__Stored data__:
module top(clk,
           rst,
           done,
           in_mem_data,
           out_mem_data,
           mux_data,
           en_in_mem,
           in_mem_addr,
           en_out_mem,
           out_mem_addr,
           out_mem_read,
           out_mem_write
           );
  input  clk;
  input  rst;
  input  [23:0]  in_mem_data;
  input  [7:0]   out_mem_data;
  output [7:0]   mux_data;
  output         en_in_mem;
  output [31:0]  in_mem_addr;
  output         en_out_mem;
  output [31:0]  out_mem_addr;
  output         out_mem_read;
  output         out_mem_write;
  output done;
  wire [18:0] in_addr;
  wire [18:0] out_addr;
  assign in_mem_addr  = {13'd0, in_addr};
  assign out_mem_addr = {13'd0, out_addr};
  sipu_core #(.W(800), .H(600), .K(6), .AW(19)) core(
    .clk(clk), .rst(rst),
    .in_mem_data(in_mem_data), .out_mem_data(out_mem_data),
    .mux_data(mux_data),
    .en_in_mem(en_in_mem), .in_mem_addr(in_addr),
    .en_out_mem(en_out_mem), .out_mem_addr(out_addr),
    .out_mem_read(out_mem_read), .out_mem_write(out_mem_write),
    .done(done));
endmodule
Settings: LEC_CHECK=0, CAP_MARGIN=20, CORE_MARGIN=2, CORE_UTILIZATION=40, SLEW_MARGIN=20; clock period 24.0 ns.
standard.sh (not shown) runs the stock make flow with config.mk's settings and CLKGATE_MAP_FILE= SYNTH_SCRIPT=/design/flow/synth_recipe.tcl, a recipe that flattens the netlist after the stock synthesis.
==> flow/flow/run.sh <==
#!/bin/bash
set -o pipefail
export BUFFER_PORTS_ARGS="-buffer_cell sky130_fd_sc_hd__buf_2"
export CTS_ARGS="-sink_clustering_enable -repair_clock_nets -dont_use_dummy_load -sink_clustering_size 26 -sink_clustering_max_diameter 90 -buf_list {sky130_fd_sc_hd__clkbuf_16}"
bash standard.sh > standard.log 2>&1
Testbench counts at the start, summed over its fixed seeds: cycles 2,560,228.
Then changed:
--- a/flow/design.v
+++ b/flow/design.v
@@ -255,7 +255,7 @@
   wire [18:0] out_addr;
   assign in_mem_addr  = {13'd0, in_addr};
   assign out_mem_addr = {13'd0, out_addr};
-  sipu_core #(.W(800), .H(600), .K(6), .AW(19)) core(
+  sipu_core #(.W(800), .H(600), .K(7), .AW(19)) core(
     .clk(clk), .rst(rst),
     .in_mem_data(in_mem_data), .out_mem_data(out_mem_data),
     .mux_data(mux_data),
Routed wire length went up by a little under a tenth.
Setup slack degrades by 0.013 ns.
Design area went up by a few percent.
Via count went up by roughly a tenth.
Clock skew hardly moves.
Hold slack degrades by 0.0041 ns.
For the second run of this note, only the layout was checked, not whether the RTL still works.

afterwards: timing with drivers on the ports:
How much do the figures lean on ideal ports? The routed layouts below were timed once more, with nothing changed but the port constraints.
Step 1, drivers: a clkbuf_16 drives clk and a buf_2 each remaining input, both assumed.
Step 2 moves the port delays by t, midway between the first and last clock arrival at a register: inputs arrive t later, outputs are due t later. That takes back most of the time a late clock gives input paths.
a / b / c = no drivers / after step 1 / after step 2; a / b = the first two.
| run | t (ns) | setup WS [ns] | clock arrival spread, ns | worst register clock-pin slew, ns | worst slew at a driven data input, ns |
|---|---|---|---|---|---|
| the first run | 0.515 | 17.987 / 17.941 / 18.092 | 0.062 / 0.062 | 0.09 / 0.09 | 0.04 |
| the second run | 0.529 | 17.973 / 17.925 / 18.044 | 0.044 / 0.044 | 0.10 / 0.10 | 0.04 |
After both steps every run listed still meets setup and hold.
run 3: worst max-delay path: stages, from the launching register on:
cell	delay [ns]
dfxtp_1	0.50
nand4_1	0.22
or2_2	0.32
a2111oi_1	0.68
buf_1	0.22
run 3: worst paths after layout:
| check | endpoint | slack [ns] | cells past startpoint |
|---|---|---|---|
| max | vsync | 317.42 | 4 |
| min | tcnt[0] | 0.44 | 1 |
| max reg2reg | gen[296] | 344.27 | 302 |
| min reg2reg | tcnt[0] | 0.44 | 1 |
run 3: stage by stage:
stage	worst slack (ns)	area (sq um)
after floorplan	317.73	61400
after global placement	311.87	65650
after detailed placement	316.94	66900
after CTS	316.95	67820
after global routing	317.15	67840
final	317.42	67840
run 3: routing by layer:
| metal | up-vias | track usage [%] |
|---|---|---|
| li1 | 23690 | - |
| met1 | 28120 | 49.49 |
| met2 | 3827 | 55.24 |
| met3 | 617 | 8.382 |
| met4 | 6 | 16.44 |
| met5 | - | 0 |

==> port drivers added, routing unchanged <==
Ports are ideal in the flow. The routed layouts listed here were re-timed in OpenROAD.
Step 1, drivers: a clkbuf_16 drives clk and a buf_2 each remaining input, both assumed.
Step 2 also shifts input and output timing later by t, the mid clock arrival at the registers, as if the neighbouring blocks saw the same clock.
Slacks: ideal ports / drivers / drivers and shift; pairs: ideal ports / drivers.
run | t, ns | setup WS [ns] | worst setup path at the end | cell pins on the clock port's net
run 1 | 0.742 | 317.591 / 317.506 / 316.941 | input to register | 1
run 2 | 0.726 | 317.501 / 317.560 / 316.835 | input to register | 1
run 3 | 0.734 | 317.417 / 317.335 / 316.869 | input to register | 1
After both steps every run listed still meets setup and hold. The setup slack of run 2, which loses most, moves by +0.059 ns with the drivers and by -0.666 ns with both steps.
Background: an optimization exercise with open tools, aiming at small area, a short achievable clock period and few clock cycles per item. Do not read the settings as production practice. In this exercise RTL edits were held to simulation tests only and were not proved equivalent to the original.

==> flow/design.v (outline; a module is shown in full before it is edited, if it fits) <==
// module arctan: 3186 lines
// module arctan_fa: 4 lines
// module arctan_ha: 4 lines
// module arctan_top: 29 lines
module arctan_top(
	input             clk,
	input             rst,
	input             in_valid,
	output            in_ready,
	input      [31:0] inx,
	input      [31:0] iny,
	output reg        out_valid,
	output reg [31:0] out
);
  // ...
==> flow/run.sh <==
#!/bin/bash
# synth_recipe.tcl (not shown) runs the flow's synth.tcl, then flattens the netlist and writes it again
# the make line also repeats each setting of config.mk as NAME=value (left out here)
make -C /OpenROAD-flow-scripts/flow DESIGN_CONFIG=/design/flow/config.mk WORK_HOME=/design/flow/orfs CLKGATE_MAP_FILE= SYNTH_SCRIPT=/design/flow/synth_recipe.tcl finish
==> flow/config.mk <==
export PLATFORM = sky130hd
export DESIGN_NAME = arctan_top
export DESIGN_NICKNAME = arctan_top
export VERILOG_FILES = /design/flow/design.v
export SDC_FILE = /design/flow/constraint.sdc
export NUM_CORES = 4
export LEC_CHECK = 0
export CAP_MARGIN = 20
export CORE_MARGIN = 2
export CORE_UTILIZATION = 40
export CTS_BUF_LIST = sky130_fd_sc_hd__clkbuf_8
export CTS_CLUSTER_DIAMETER = 84
export CTS_CLUSTER_SIZE = 14
export SLEW_MARGIN = 20
export SYNTH_HIERARCHICAL = 1
export SYNTH_MINIMUM_KEEP_SIZE = 0
==> flow/constraint.sdc <==
create_clock -name core_clock -period 200.0 [get_ports {clk}]
set_input_delay 40.0000 -clock core_clock [delete_from_list [all_inputs] [get_ports {clk}]]
set_output_delay 40.0000 -clock core_clock [all_outputs]
set_load 0.01 [all_outputs]
Source: an optimization exercise on an open RTL-to-GDS flow (aim: small area). Production flows keep margins and buffers that such runs may drop. The RTL was checked by simulation tests, not by an equivalence proof against the original design. Power and IR drop assume default switching activity. The flow treats the clock pin as an ideal source, which a real chip does not have.

$ cat flow/run.sh
#!/bin/bash
# ORFS layout (the standard.sh) with these changes:
#  - synthesis is synth_recipe.tcl unchanged, except that ABC maps the
#    combinational logic with an area script (flow/area.abc);
#  - port buffers use the smallest buffer cell;
#  - the clock tree uses explicit buffer type and clustering.
set -euo pipefail
HERE=$(pwd)
export MY_ABC_SCRIPT=$HERE/flow/area.abc
export BUFFER_PORTS_ARGS="-buffer_cell sky130_fd_sc_hd__buf_1"
export CTS_ARGS="-sink_clustering_enable -repair_clock_nets -buf_list sky130_fd_sc_hd__clkbuf_16 -sink_clustering_size 30 -sink_clustering_max_diameter 80 -dont_use_dummy_load"
cat flow/abc_override.tcl synth_recipe.tcl > my_synth.tcl
sed "s#SYNTH_SCRIPT=[^ ]*#SYNTH_SCRIPT=$HERE/my_synth.tcl#" standard.sh > my_standard.sh
grep -q "SYNTH_SCRIPT=$HERE/my_synth.tcl" my_standard.sh
bash my_standard.sh > standard.log 2>&1
$ cat flow/abc_override.tcl
# Run ABC with an area-oriented mapping script (amap) instead of ORFS's
# delay-oriented one. Registers are mapped before ABC and are untouched.
proc abc {args} {
  set i [lsearch $args -script]
  if {$i >= 0} { lset args [expr {$i+1}] $::env(MY_ABC_SCRIPT) }
  yosys abc {*}$args
}
$ cat flow/area.abc
strash; dch -f; amap; topo
$ cat standard.sh
#!/bin/bash
# synth_recipe.tcl (not shown) runs the flow's synth.tcl, then flattens the netlist and writes it again
# the make line also repeats each setting of config.mk as NAME=value (left out here)
make -C /OpenROAD-flow-scripts/flow DESIGN_CONFIG=/design/flow/config.mk WORK_HOME=/design/flow/orfs CLKGATE_MAP_FILE= SYNTH_SCRIPT=/design/flow/synth_recipe.tcl "${@:-finish}"
$ cat config.mk
export PLATFORM = sky130hd
export DESIGN_NAME = draw_regctrl
export DESIGN_NICKNAME = draw_regctrl
export VERILOG_FILES = /design/flow/design.v
export SDC_FILE = /design/flow/constraint.sdc
export NUM_CORES = 4
export LEC_CHECK = 0
export ABC_AREA = 1
export CAP_MARGIN = 0
export CORE_MARGIN = 2
export CORE_UTILIZATION = 50
export SLEW_MARGIN = 0
export SYNTH_HIERARCHICAL = 1
export SYNTH_MINIMUM_KEEP_SIZE = 0
$ cat constraint.sdc
create_clock -name core_clock -period 3.3 [get_ports {CLK}]
set_input_delay 0.6600 -clock core_clock [delete_from_list [all_inputs] [get_ports {CLK}]]
set_output_delay 0.6600 -clock core_clock [all_outputs]
set_load 0.01 [all_outputs]
$ cat design.v
module sel2
(
  input  a,
  input  s,
  input  b,
  input  sn,
  output y
);
assign y = (a & s) | (b & sn);
endmodule
module aoi222
(
  input  a1, b1, a2, b2, a3, b3,
  output y
);
assign y = !((a1 & b1) | (a2 & b2) | (a3 & b3));
endmodule
module aoi22
(
  input  a1, b1, a2, b2,
  output y
);
assign y = !((a1 & b1) | (a2 & b2));
endmodule
module nand3g
(
  input  a, b, c,
  output y
);
assign y = !(a & b & c);
endmodule
module or2g
(
  input  a, b,
  output y
);
assign y = a | b;
endmodule
module selw #(parameter W = 1)
(
  input  [W-1:0] a,
  input          s,
  input  [W-1:0] b,
  input          sn,
  output [W-1:0] y
);
genvar k;
generate for(k = 0; k < W; k = k + 1) begin : B
        sel2 m(.a(a[k]), .s(s), .b(b[k]), .sn(sn), .y(y[k]));
end endgenerate
endmodule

__What the task requires__:
Each line of the data that contains "layouts" belongs in the answer.

__Solution__:
How much do the figures lean on ideal ports? The routed layouts below were timed once more, with nothing changed but the port constraints.
Ports are ideal in the flow. The routed layouts listed here were re-timed in OpenROAD.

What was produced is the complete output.